A paper published today in the Journal of Atmospheric and Solar-Terrestrial Physics finds "that the GCMs [climate models] fail to reproduce the major decadal and multidecadal oscillations found in the global surface temperature record from 1850 to 2011. On the contrary, the proposed harmonic model [based on solar system planetary motions] is found to well reconstruct the observed climate oscillations from 1850 to 2011, and it is shown to be able to forecast the climate oscillations from 1950 to 2011 using the data covering the period 1850–1950, and vice versa." The new harmonic model predicts that "The climate will likely stay steady until 2030/2040 and may warm by about 0.3-1.2 °C by 2100."

Testing an astronomically based decadal-scale empirical harmonic climate model versus the IPCC (2007) general circulation climate models

  • Nicola ScafettaCorresponding author contact informationE-mail the corresponding authorE-mail the corresponding author
  • ACRIM (Active Cavity Radiometer Solar Irradiance Monitor Lab) & Duke University, Durham, NC 27708, USA
Referred to by

Abstract

We compare the performance of a recently proposed empirical climate model based on astronomical harmonics against all CMIP3 available general circulation climate models (GCM) used by the IPCC (2007)to interpret the 20th century global surface temperature.

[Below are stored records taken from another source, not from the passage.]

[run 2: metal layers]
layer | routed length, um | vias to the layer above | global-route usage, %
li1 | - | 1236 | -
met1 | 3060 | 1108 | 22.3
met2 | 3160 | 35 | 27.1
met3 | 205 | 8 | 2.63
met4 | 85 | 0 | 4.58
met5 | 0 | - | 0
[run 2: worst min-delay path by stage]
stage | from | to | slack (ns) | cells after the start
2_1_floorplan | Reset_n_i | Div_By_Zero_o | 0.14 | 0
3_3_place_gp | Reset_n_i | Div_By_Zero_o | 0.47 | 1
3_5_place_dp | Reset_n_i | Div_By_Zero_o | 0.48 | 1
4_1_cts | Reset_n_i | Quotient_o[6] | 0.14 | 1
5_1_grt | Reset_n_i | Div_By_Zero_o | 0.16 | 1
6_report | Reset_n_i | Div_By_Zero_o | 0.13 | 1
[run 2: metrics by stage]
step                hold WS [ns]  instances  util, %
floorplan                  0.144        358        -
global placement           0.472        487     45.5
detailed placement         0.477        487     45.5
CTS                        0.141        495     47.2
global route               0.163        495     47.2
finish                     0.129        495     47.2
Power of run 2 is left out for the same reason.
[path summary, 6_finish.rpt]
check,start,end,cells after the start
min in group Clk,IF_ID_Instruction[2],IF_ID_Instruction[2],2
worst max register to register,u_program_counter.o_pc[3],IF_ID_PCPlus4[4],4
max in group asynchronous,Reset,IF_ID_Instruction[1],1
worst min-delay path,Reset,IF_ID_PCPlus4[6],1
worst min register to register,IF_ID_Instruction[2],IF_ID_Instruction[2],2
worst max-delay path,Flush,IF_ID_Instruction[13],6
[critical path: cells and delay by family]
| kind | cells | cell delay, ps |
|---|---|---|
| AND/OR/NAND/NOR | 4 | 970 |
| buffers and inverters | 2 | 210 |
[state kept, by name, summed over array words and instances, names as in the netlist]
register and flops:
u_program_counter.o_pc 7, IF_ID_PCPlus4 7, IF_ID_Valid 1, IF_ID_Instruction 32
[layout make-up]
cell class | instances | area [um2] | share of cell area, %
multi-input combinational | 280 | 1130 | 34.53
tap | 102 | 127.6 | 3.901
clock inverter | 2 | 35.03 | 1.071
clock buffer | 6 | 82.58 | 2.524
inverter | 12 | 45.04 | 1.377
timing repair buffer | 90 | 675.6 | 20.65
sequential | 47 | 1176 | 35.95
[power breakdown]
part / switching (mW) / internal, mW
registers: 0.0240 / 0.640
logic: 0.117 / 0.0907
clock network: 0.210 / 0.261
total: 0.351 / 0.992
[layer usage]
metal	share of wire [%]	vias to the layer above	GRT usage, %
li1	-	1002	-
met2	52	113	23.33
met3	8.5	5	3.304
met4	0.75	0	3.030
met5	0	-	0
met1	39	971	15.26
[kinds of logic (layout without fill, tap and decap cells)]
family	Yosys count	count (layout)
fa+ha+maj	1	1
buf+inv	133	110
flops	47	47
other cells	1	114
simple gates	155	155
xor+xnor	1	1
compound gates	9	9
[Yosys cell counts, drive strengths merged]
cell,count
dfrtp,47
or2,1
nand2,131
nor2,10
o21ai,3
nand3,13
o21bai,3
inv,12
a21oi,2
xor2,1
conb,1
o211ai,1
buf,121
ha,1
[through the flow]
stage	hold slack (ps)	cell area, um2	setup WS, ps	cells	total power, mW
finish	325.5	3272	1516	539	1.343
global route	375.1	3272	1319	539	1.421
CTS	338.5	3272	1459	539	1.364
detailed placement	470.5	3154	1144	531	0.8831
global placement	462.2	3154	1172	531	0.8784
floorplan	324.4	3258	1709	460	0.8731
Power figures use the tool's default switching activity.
<file path="src/rtl/imem_loader.sv">
// imem_loader: framed byte-stream program loader for the instruction memory.
//
// Frame: 16-bit little-endian word count (len), then 4*len payload bytes.
// Payload byte i is written to byte address i, one write per accepted byte,
// one cycle after acceptance. The core is held in reset while a load runs.
//
// Optional feature macro: IMEM_LOADER_CHECKSUM_EN
//   When defined, a trailing checksum byte follows the payload. It must equal
//   the XOR of the two header bytes and every payload byte, or the load ends
//   in ERR (payload bytes are still written before the check).
//
// Handshake: a byte on in_data is consumed on a rising clk edge exactly when
// in_valid && in_ready are both high at that edge. in_ready depends only on
// the current state, never on in_valid, so the producer may hold in_valid
// high indefinitely; dropping in_valid simply stalls the frame with no
// timeout. The memory port has no back-pressure: every mem_we pulse is a
// completed byte write.
//
// o_dbg_state exposes the FSM state encoding for checkers.

module imem_loader #(
    parameter int addr_ins_width = 32,
    parameter int memory_width   = 8,
    parameter int memory_height  = 2048
) (
    input  logic                      clk,
    input  logic                      rst,
    input  logic                      start,
    input  logic [7:0]                in_data,
    input  logic                      in_valid,
    output logic                      in_ready,
    output logic                      mem_we,
    output logic [addr_ins_width-1:0] mem_addr,
    output logic [memory_width-1:0]   mem_wdata,
    output logic                      core_hold,
    output logic                      done,
    output logic                      err,
    output logic [2:0]                o_dbg_state
);

    // Largest accepted word count; anything above would overrun the memory.
    localparam logic [31:0] LP_MAX_WORDS = 32'(memory_height / 4);

    typedef enum logic [2:0] {
        ST_IDLE   = 3'd0,
        ST_LEN_LO = 3'd1,
        ST_LEN_HI = 3'd2,
        ST_LOAD   = 3'd3,
`ifdef IMEM_LOADER_CHECKSUM_EN
        ST_CHK    = 3'd4,
`endif
        ST_DONE   = 3'd5,
        ST_ERR    = 3'd6
    } state_t;

    // Where the FSM goes once the payload (possibly empty) has been taken.
`ifdef IMEM_LOADER_CHECKSUM_EN
    localparam state_t LP_AFTER_PAYLOAD = ST_CHK;
`else
    localparam state_t LP_AFTER_PAYLOAD = ST_DONE;
`endif

    state_t        r_state;
    state_t        w_state_next;

    logic [17:0]   r_cnt;        // payload byte index (16-bit words * 4)
    logic [15:0]   r_len;        // word count from the header
    logic          r_mem_we;
    logic [addr_ins_width-1:0] r_mem_addr;
    logic [memory_width-1:0]   r_mem_wdata;
`ifdef IMEM_LOADER_CHECKSUM_EN
    logic [7:0]    r_xor;        // running XOR over header and payload
`endif

    logic          w_ready;
    logic          w_accept;
    logic          w_start_ok;
    logic [15:0]   w_len_full;
    logic          w_len_over;
    logic          w_len_zero;
    logic [17:0]   w_cnt_inc;
    logic          w_last;

    // Full header value as it becomes known on the LEN_HI byte.
    assign w_len_full = {in_data, r_len[7:0]};
    assign w_len_over = ({16'd0, w_len_full} > LP_MAX_WORDS);
    assign w_len_zero = (w_len_full == 16'd0);

    // Last payload byte is index 4*len-1, i.e. the incremented index hits 4*len.
    assign w_cnt_inc  = r_cnt + 18'd1;
    assign w_last     = (w_cnt_inc == {r_len, 2'b00});

    assign w_accept   = in_valid && w_ready;
    assign w_start_ok = start && ((r_state == ST_IDLE) ||
                                  (r_state == ST_DONE) ||
                                  (r_state == ST_ERR));

    // State register.
    always_ff @(posedge clk) begin
        if (rst) begin
            r_state <= ST_IDLE;
        end else begin
            r_state <= w_state_next;
        end
    end

    // Next-state and state-decoded outputs.
    always_comb begin
        w_state_next = r_state;
        w_ready      = 1'b0;
        core_hold    = 1'b0;
        done         = 1'b0;
        err          = 1'b0;
        case (r_state)
            ST_IDLE: begin
                if (start) begin
                    w_state_next = ST_LEN_LO;
                end
            end
            ST_LEN_LO: begin
                w_ready   = 1'b1;
                core_hold = 1'b1;
                if (in_valid) begin
                    w_state_next = ST_LEN_HI;
                end
            end
            ST_LEN_HI: begin
                w_ready   = 1'b1;
                core_hold = 1'b1;
                if (in_valid) begin
                    if (w_len_over) begin
                        w_state_next = ST_ERR;
                    end else if (w_len_zero) begin
                        w_state_next = LP_AFTER_PAYLOAD;
                    end else begin
                        w_state_next = ST_LOAD;
                    end
                end
            end
            ST_LOAD: begin
                w_ready   = 1'b1;
                core_hold = 1'b1;
                if (in_valid && w_last) begin
                    w_state_next = LP_AFTER_PAYLOAD;
                end
            end
`ifdef IMEM_LOADER_CHECKSUM_EN
            ST_CHK: begin
                w_ready   = 1'b1;
                core_hold = 1'b1;
                if (in_valid) begin
                    w_state_next = (in_data == r_xor) ? ST_DONE : ST_ERR;
                end
            end
`endif
            ST_DONE: begin
                done = 1'b1;
                if (start) begin
                    w_state_next = ST_LEN_LO;
                end
            end
            ST_ERR: begin
                err = 1'b1;
                if (start) begin
                    w_state_next = ST_LEN_LO;
                end
            end
            default: begin
                w_state_next = ST_IDLE;
            end
        endcase
    end

    // Header capture, byte counter and the registered memory write port.
    always_ff @(posedge clk) begin
        if (rst) begin
            r_cnt       <= 18'd0;
            r_len       <= 16'd0;
            r_mem_we    <= 1'b0;
            r_mem_addr  <= '0;
            r_mem_wdata <= '0;
        end else begin
            r_mem_we <= 1'b0;
            if (w_start_ok) begin
                r_cnt <= 18'd0;
                r_len <= 16'd0;
            end
            if (w_accept) begin
                case (r_state)
                    ST_LEN_LO: r_len[7:0]  <= in_data;
                    ST_LEN_HI: r_len[15:8] <= in_data;
                    ST_LOAD: begin
                        r_mem_we    <= 1'b1;
                        r_mem_addr  <= addr_ins_width'(r_cnt);
                        r_mem_wdata <= memory_width'(in_data);
                        r_cnt       <= w_cnt_inc;
                    end
                    default: begin
                    end
                endcase
            end
        end
    end

`ifdef IMEM_LOADER_CHECKSUM_EN
    // Running XOR over header and payload bytes; cleared on each new load.
    always_ff @(posedge clk) begin
        if (rst) begin
            r_xor <= 8'd0;
        end else if (w_start_ok) begin
            r_xor <= 8'd0;
        end else if (w_accept && ((r_state == ST_LEN_LO) ||
                                  (r_state == ST_LEN_HI) ||
                                  (r_state == ST_LOAD))) begin
            r_xor <= r_xor ^ in_data;
        end
    end
`endif

    assign in_ready    = w_ready;
    assign mem_we      = r_mem_we;
    assign mem_addr    = r_mem_addr;
    assign mem_wdata   = r_mem_wdata;
    assign o_dbg_state = r_state;

endmodule
</file>
<file path="config.mk">
export PLATFORM = sky130hd
export DESIGN_NAME = imem_loader
export DESIGN_NICKNAME = d
export VERILOG_FILES = /design/src/rtl/imem_loader.sv
export SDC_FILE = /design/constraint.sdc
export NUM_CORES = 1
export LEC_CHECK = 0
export BUFFER_PORTS_ARGS = -buffer_cell sky130_fd_sc_hd__buf_2
export CELL_PAD_IN_SITES_DETAIL_PLACEMENT = 2
export CELL_PAD_IN_SITES_GLOBAL_PLACEMENT = 2
export CORE_MARGIN = 2
export CORE_UTILIZATION = 29
export CTS_CLUSTER_DIAMETER = 120
export CTS_CLUSTER_SIZE = 14
export DETAILED_ROUTE_END_ITERATION = 7
export GPL_ROUTABILITY_DRIVEN = 0
export PLACE_DENSITY_LB_ADDON = 0.1
export SYNTH_ARGS = -nofsm -noshare
export SYNTH_HDL_FRONTEND = slang
export SYNTH_SLANG_ARGS = --single-unit
</file>
<file path="constraint.sdc">
create_clock -name clk -period 2.05 [get_ports clk]
set_clock_uncertainty 0.05 [all_clocks]
set_input_delay 0.3075 -clock clk [delete_from_list [all_inputs] [get_ports clk]]
set_output_delay 0.3075 -clock clk [all_outputs]
set_load 0.05 [all_outputs]
</file>
=== Word-level counts from Yosys, hierarchy flattened ===
Index checks and enable logic that the tools add are counted.

* Magnitude comparators: 1
* Eq/ne operators: 10
* Add/sub/neg operators: 1
* Reductions and logical operators: 12
* Multiplexer cells: 18
* Bitwise operators: 1

{| class="wikitable"
|+ Operator list
! kind !! number
|-
| 2-to-1 mux 18 bit || 3
|-
| 2-to-1 mux 16 bit || 2
|-
| adder 18 x 1 -> 18 bit (second input constant) || 1
|-
| == test 18 bit || 1
|-
| 2-to-1 mux 3 bit || 6
|-
| > comparator 16 x 10 -> 1 bit (second input constant) || 1
|-
| logical NOT 16 bit || 1
|-
| 2-to-1 mux 8 bit || 2
|-
| case mux 3 bit (4 select lines) || 1
|-
| == test 3 x 2 -> 1 bit (second input constant) || 2
|-
| == test 3 bit (second input constant) || 2
|-
| != test 2 bit (second input constant) || 3
|-
| OR reduction 3 bit || 2
|-
| 2-to-1 mux 1 bit || 4
|-
| AND reduction 4 bit || 1
|-
| == test 3 x 1 -> 1 bit (second input constant) || 1
|-
| logical AND 1 bit || 3
|-
| logical NOT 3 bit || 1
|-
| logical OR 1 bit || 2
|-
| != test 2 x 1 -> 1 bit (second input constant) || 1
|-
| AND reduction 2 bit || 1
|-
| OR reduction 2 bit || 1
|-
| NOT 1 bit || 1
|}

* Logic and storage cells: 49
* Output and inout port bits: 48
* Bits of input ports: 12
* Register bits: 64

=== Logic depth before layout (Yosys ltp) ===
Gate-level depths: netlist of run 1.

* Depth in word-level cells: 7
* Depth in mapped cells: 9
* Depth with buffers taken out: 8

=== Worst setup path before layout of run 1 ===
No wires, ideal clock.

* Kind: reg2out
* Start: register r_state[0], in the netlist o_dbg_state[0]
* End: output in_ready
* Data required time: 1.692 ns
* Stages on the path, launching flop included: 5
* Path slack: -0.337 ns
* Data arrival time: 2.030 ns
* Buffers on the path: 2
* Path through: dfxtp_1 -> buf_2 -> nor2_1 -> nor2_1 -> buf_4

* Word-level cells in the longest chain between the ends: 3
* Elaborated cells on any way between the ends: 5
* Those cells by class: 3 x eq/ne; 1 x mux; 1 x reduce/logical

{| class="wikitable"
|+ Ends and longest elaborated chain
! what !! line !! source
|-
| from (decl) || 63 || <nowiki>state_t r_state;</nowiki>
|-
| from (signal assigned) || 103 || <nowiki>r_state <= w_state_next;</nowiki>
|-
| == test 3 x 2 -> 1 bit or == test 3 x 1 -> 1 bit (tied branches) || -- ||
|-
| OR reduction 3 bit (no line) (*) || -- ||
|-
| 2-to-1 mux 1 bit (*) || -- ||
|-
| to (decl) || 31 || <nowiki>output logic in_ready,</nowiki>
|}

Mark *: on every way between the ends. The rest lies on a longest branch, timed or not.

=== Final worst setup path of run 1 ===
* Start: register r_cnt[0]
* End: register r_state[1], in the netlist o_dbg_state[1]

* Word-level cells in the longest chain between the ends: 5

{| class="wikitable"
|+ Ends and longest elaborated chain
! what !! line !! source
|-
| from (decl) || 66 || <nowiki>logic [17:0] r_cnt;</nowiki>
|-
| from (signal assigned) || 196 || <nowiki>r_cnt <= w_cnt_inc;</nowiki>
|-
| adder 18 x 1 -> 18 bit || 90 || <nowiki>assign w_cnt_inc = r_cnt + 18'd1;</nowiki>
|-
| == test 18 bit || 91 || <nowiki>assign w_last = (w_cnt_inc == {r_len, 2'b00});</nowiki>
|-
| logical AND 1 bit || 143 || <nowiki>if (in_valid && w_last) begin</nowiki>
|-
| != test 2 bit (no line) || -- ||
|-
| AND reduction 4 bit (no line) || -- ||
|}

Every way passes these cells.
A chain may end at the register's enable or synchronous reset.

==> impl_metrics.toml, run 1 <==
[yosys]
synth_top_area_share_pct = 38.2
synthTopCellsByCount = "nand2_1 (73), dfxtp_1 (64), nor2_1 (46)"
syn_inst = 428
synth_area_leader_cell = "dfxtp_1"
synth-seq-area-share_pct = 38.2
ys_warn_count = 0
async_flop_share_pct = 0
synth.area.top_cells = "dfxtp_1 (38%), nand2_1 (8.2%), a21oi_1 (6.3%), nor2_1 (5.1%), xnor2_1 (4.2%)"
synth.most_common_cell = "nand2_1"
synthFlopType = "dfxtp_1"
synth_edf_count = 0
ys_seq_elements = 64
syn_area_per_cell_sq_um = 7.83
syn_area_sq_um = 3350
synth.distinct_cells = 53

[die]
core_area_sq_um = 11400
start_util_pct = 29.5
num_rows = 39
die_height_um = 112
die-area_sq_um = 12400
ios = 60
die_w_um = 112

[setup_path]
max_stage_delay_ns = 0.35
cp-start-kind = "flip-flop"
end_kind = "flip-flop"
worst_path_max_delay_cell = "dfxtp_2"
crit_required_ns = 2.25
critPathArrivalTime_ns = 2.10
crit_chain = "buf_4 -> and4_4 -> nand4_4 -> o21ai_1 -> a21oi_1 -> o2111ai_2 -> o21ai_2 -> a211oi_1"
cp.buffers_inverters = 1
worstPathMaxFanout = 7
worstSetupPathType = "flip-flop to flip-flop"
path_delay_family = "compound AO/OA/AOI/OAI gates"

[power]
power.density_nw_per_um2 = 962
seq_power_share_pct = 34.8
clockPowerShare_pct = 34.7
pwr-share-comb_pct = 30.6
switching_share_pct = 35.8
switchingPower_mw = 1.45
p_int_mw = 2.60
p_leak_nw = 1.77
ir_worst_vdd_mv = 0.592

[clock_network]
cts_buffer_depth = 2
clockRootBuffer = "clkbuf_16"
path_clk_slew_ns = 0.05
cts.hold.buffers_added = 0
cts_buffers = 9
cts_tree = "yes"
insertion_delay_ns = 0.33
htreeDepth = 3
cts_sinks = 64

[placement]
hpwl_mm = 8.37
port_buffers = 45
place_inst = 623

[routing]
drtIter0Drc = 95
vias = 3170
avgRoutedWirePerCell_um = 17.3
wl_met2_mm = 5.34
met3_length_um = 352
drc = 0
dr.max_layer_used = "met4"
viasPerCell = 4.95
dr.pass1.iters = 4
ant_nets = 0
wirelength_mm = 11.1
drt-met1-wl_mm = 5.19

[global_routing]
grt_use_total_pct = 18.0
grt_antenna_before_repair = 0
grt_remaining_overflow = 0
grt_first_pass_wirelength_mm = 17.8
grt_pass1_vias = 3412
grt_max_degree = 25

[cells_and_area]
nNetsFinal = 507
fillers = 1331
drive_above_1_share_pct = 26.8
antennaDiodeCount = 0
fin_cells = 640
areaGrowthSynthToFinish_pct = 25.7

[worst_hold_path]
hold_path.class = "input pin to flip-flop"

[sta]
max_slew_margin_pct = 64.5
post-route-min-period_ns = 1.90
slew_violations = 0
fin_crit_sh_pct = 92.7
whs_ns = 0.204
worst_slew_pin_slew_ns = 0.530
setup_viol = 0
hold_viol_final = 0
fin_setup_tns_ns = 0
timing.fmax_ghz = 0.526

[outcome]
outcome = "finished, final reports clean"

[job]
max-cap-violations = 0
-- repair_timing --
| item | in CTS | in global routing |
|---|---|---|
| pin swaps | 0 | 9 |
| endpoints found under the setup margin | 1 | 2 |
| cloned | 0 | 1 |
| gates resized for setup | 2 | 21 |
| hold endpoints to repair | 0 | 0 |
| setup buffers | 0 | 1 |
-- through the flow --
stage / setup slack [ns] / instance area (sq um) / power (mW) / utilization [%]
final: 0.150 / 4210 / 4.05 / 37.1
after detailed placement: 0.0113 / 3860 / 2.67 / 33.9
after global routing: -0.00412 / 4210 / 4.29 / 37.1
after global placement: 0.0600 / 3860 / 2.64 / 33.9
after floorplan: 0.0198 / 3410 / 2.33 / -
after CTS: 0.0360 / 4140 / 4.10 / 36.4
-- power groups by stage --
stage / Clock [mW] / Sequential (mW) / Combinational [mW]
2_1_floorplan: 0 / 1.51 / 0.819
3_3_place_gp: 0 / 1.43 / 1.21
3_5_place_dp: 0 / 1.43 / 1.23
4_1_cts: 1.46 / 1.41 / 1.24
5_1_grt: 1.51 / 1.42 / 1.36
6_report: 1.41 / 1.41 / 1.24
-- cells by family after synthesis --
logic type               synth area share (%)
flip-flops                               38.2
other                                   0.112
AND/OR/NAND/NOR                          25.7
buffers and inverters                    8.62
multiplexers                            0.634
AO/OA/AOI/OAI                            18.7
adder cells (fa/ha/maj)                 0.746
XOR/XNOR                                 7.31
-- per-layer routing --
layer  vias up  GRT usage (%)
li1       1571              -
met1      1534           22.9
met4         0           6.01
met3        11           4.19
met5         -              0
met2        54           30.4
-- flip-flops by register name, indices dropped and copies added (netlist names) --
register and count:
mem_addr 18, mem_wdata 8, mem_we 1, o_dbg_state 3
r_cnt 18, r_len 16
-- path summary, 6_finish.rpt --
kind                                       end  cells after the start  slack [ns]          from
worst min-delay path              mem_wdata[5]                      3        0.20    in_data[5]
worst min register to register    mem_wdata[5]                      2        0.40  mem_wdata[5]
worst max register to register  o_dbg_state[1]                      8        0.15      r_cnt[0]
worst max-delay path            o_dbg_state[1]                      8        0.15      r_cnt[0]
-- area by class of cell --
cell class / count / area [sq um] / area share (%)
inverter: 3 / 11.3 / 0.267
multi-input combinational: 328 / 1900 / 45.2
timing repair buffer: 87 / 553 / 13.1
clock buffer: 15 / 268 / 6.35
tap: 143 / 179 / 4.25
sequential: 64 / 1300 / 30.8
-- cells in the final DEF, fill, tap and decap left out, drive strengths merged, types with 3 or more instances in the layout --
master | Yosys | final
buf | 34 | 87
nand2 | 73 | 73
dfxtp | 64 | 64
nor2 | 47 | 47
a21oi | 42 | 42
o21ai | 27 | 27
xnor2 | 16 | 16
a22oi | 16 | 16
clkbuf | 13 | 15
conb | 1 | 14
xor2 | 12 | 12
nand3 | 11 | 11
nand4 | 10 | 10
nor3 | 8 | 8
nand2b | 7 | 7
o31ai | 4 | 4
and3 | 4 | 4
and4 | 3 | 4
nor4 | 4 | 4
inv | 3 | 3
a21o | 3 | 3
-- worst register-to-register path: stages, from the launching register on --
cell and delay, ns:
dfxtp_2 0.35, buf_4 0.16, and4_4 0.30, nand4_4 0.13, o21ai_1 0.18, a21oi_1 0.12, o2111ai_2 0.22, o21ai_2 0.11
a211oi_1 0.20
Power figures use the tool's default switching activity.
==> run 2, diff against run 1 <==
PLACE_DENSITY = 0.77   (was not set)
PLACE_DENSITY_LB_ADDON = not set   (was 0.1)
==> run 2 against run 1 <==
- via count grew 3.5%
- critical path depth grew 1
- first-iteration DRC count grew 4.2%
- global-route usage grew 0.74 points
- non-clock buffer count shrank 4
- die area is the same
- final cell count shrank 0.47%
- setup slack lost 0.11 ns
- clock power grew 22%
- core utilization grew 0.80 points
==> impl_metrics.toml, run 2 (synthesis gave the netlist of run 1 again) <==
[setup_path]
rr_worst_depth = 9
ff2ff_setup_slack_ns = 0.04
end_kind = "flip-flop"
worstPathMaxFanout = 4
worstSetupPathType = "flip-flop to flip-flop"
r2r-start = "r_cnt[7]"
rr_endpoint = "o_dbg_state[2]"
crit_required_ns = 2.25
critPathArrivalTime_ns = 2.22
cp-start-kind = "flip-flop"

[clock_network]
cts_tree = "yes"
cts_sinks = 64
path_clk_slew_ns = 0.06
cts_buffers = 9
htreeDepth = 3
clockRootBuffer = "clkbuf_16"
cts_buffer_depth = 2
insertion_delay_ns = 0.33

[global_routing]
grt_first_pass_wirelength_mm = 18.6
met2_usage_pct = 32.6
grt_use_total_pct = 18.8
grt_remaining_overflow = 0
grt_pass1_vias = 3450
top_usage_layer = "met2"
grt_antenna_before_repair = 0
met1_usage_pct = 23.2
use_met3_pct = 3.59
grt_max_degree = 36

[cells_and_area]
final_util_pct = 37.9
fillers = 1305
drive_above_1_share_pct = 27.9
antennaDiodeCount = 0
layout_common_cells = "nand2_1 (73), dfxtp_1 (51), buf_2 (45)"
nNetsFinal = 503
fin_cells = 637
areaGrowthSynthToFinish_pct = 28.4
multi_input_area_sq_um = 1940
seq_area_sq_um = 1310
layout_commonest_cell = "nand2_1"

[die]
core_area_sq_um = 11400
num_rows = 39
start_util_pct = 29.5
ios = 60
die_w_um = 112
die_height_um = 112
die-area_sq_um = 12400

[power]
p_leak_nw = 1.79
power.density_nw_per_um2 = 1020
clockPowerShare_pct = 38.9
pwr-share-comb_pct = 28.2
switchingPower_mw = 1.53
switching_share_pct = 34.6
power_mw = 4.41
seq_power_share_pct = 32.9
ir_worst_vdd_mv = 0.501
p_int_mw = 2.88

[routing]
dr.pass1.iters = 4
drtIter0Drc = 99
viasPerCell = 5.15
drc = 0
vias = 3282
avgRoutedWirePerCell_um = 18.9
ant_nets = 0
wirelength_mm = 12.0

[sta]
post-route-min-period_ns = 2.01
timing.fmax_ghz = 0.497
fin_crit_sh_pct = 98.2
hold_viol_final = 0
rsz0062_at_grt = "true"
setup_viol = 0
max_slew_margin_pct = 60.9
slew_violations = 0
worst_slew_pin_slew_ns = 0.585

[placement]
hpwl_mm = 8.28
place_inst = 613
port_buffers = 45

[worst_hold_path]
hold_path.class = "input pin to flip-flop"
min_delay_path_depth = 3
hold_end = "mem_wdata[7]"
hold_start = "in_data[7]"

[outcome]
outcome = "finished, final reports clean"

[job]
max-cap-violations = 0
[run 2: cell count changes in the layout (fill, tap and decap cells not counted), moves of 3 or more]
cell     delta
buf_6       +3
dfxtp_4     +3
dfxtp_2     -4
buf_4       -7
[run 2: layout make-up]
type | instances | share of cell area [%]
clock buffers | 14 | 6.36
clock inverters | 2 | 1.39
inverters | 3 | 0.262
multi-input cells | 328 | 45.1
flip-flops and latches | 64 | 30.3
well taps | 143 | 4.16
repair buffers | 83 | 12.4
[run 2: worst max path at each step]
| stage | endpoint | from | cells after the start | slack, ns |
|---|---|---|---|---|
| final | o_dbg_state[2] | r_cnt[7] | 9 | 0.04 |
| after global routing | o_dbg_state[2] | r_cnt[7] | 9 | -0.11 |
| after CTS | o_dbg_state[1] | r_cnt[0] | 9 | 0.003 |
| after detailed placement | o_dbg_state[2] | o_dbg_state[0] | 7 | -0.08 |
| after global placement | o_dbg_state[2] | o_dbg_state[0] | 7 | -0.004 |
| after floorplan | o_dbg_state[2] | o_dbg_state[2] | 8 | 0.02 |
[run 2: power groups by stage]
stage	clock network [mW]	registers, mW	logic, mW
2_1_floorplan	0	1.51	0.819
3_3_place_gp	0	1.46	1.13
3_5_place_dp	0	1.47	1.17
4_1_cts	1.75	1.45	1.19
5_1_grt	1.82	1.46	1.35
6_report	1.72	1.45	1.24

The proposed astronomical empirical climate model assumes that the climate is resonating with, or synchronized to a set of natural harmonics that, in previous works (Scafetta, 2010b, 2011b), have been associated to the solar system planetary motion, which is mostly determined by Jupiter and Saturn. We show that the GCMs fail to reproduce the major decadal and multidecadal oscillations found in the global surface temperature record from 1850 to 2011. On the contrary, the proposed harmonic model (which herein uses cycles with 9.1, 10–10.5, 20–21, 60–62 year periods) is found to well reconstruct the observed climate oscillations from 1850 to 2011, and it is shown to be able to forecast the climate oscillations from 1950 to 2011 using the data covering the period 1850–1950, and vice versa. The 9.1-year cycle is shown to be likely related to a decadal Soli/Lunar tidal oscillation, while the 10–10.5, 20–21 and 60–62 year cycles are synchronous to solar and heliospheric planetary oscillations. We show that the IPCC GCM's claim that all warming observed from 1970 to 2000 has been anthropogenically induced is erroneous because of the GCM failure in reconstructing the quasi 20-year and 60-year climatic cycles. Finally, we show how the presence of these large natural cycles can be used to correct the IPCC projected anthropogenic warming trend for the 21st century. By combining this corrected trend with the natural cycles, we show that the temperature may not significantly increase during the next 30 years mostly because of the negative phase of the 60-year cycle. If multisecular natural cycles (which according to some authors have significantly contributed to the observed 1700–2010 warming and may contribute to an additional natural cooling by 2100) are ignored, the same IPCC projected anthropogenic emissions would imply a global warming by about 0.3–1.2 °C by 2100, contrary to the IPCC 1.0–3.6 °C projected warming. The results of this paper reinforce previous claims that the relevant physical mechanisms that explain the detected climatic cycles are still missing in the current GCMs and that climate variations at the multidecadal scales are astronomically induced and, in first approximation, can be forecast.

Highlights

The IPCC (CMIP3) climate models fail in reproducing observed decadal and multidecadal limate cycles. ► Equivalent cycles are found among the major oscillations of the solar system. ► A correction for the projected anthropogenic warming for the 21st century is proposed. ► A full empirical model is developed for forecasting climate change for a few decades since 2000. ► The climate will likely stay steady until 2030/2040 and may warm by about 0.3-1.2 °C by 2100.

3 comments:

  1. Hi thanks for sharing the information.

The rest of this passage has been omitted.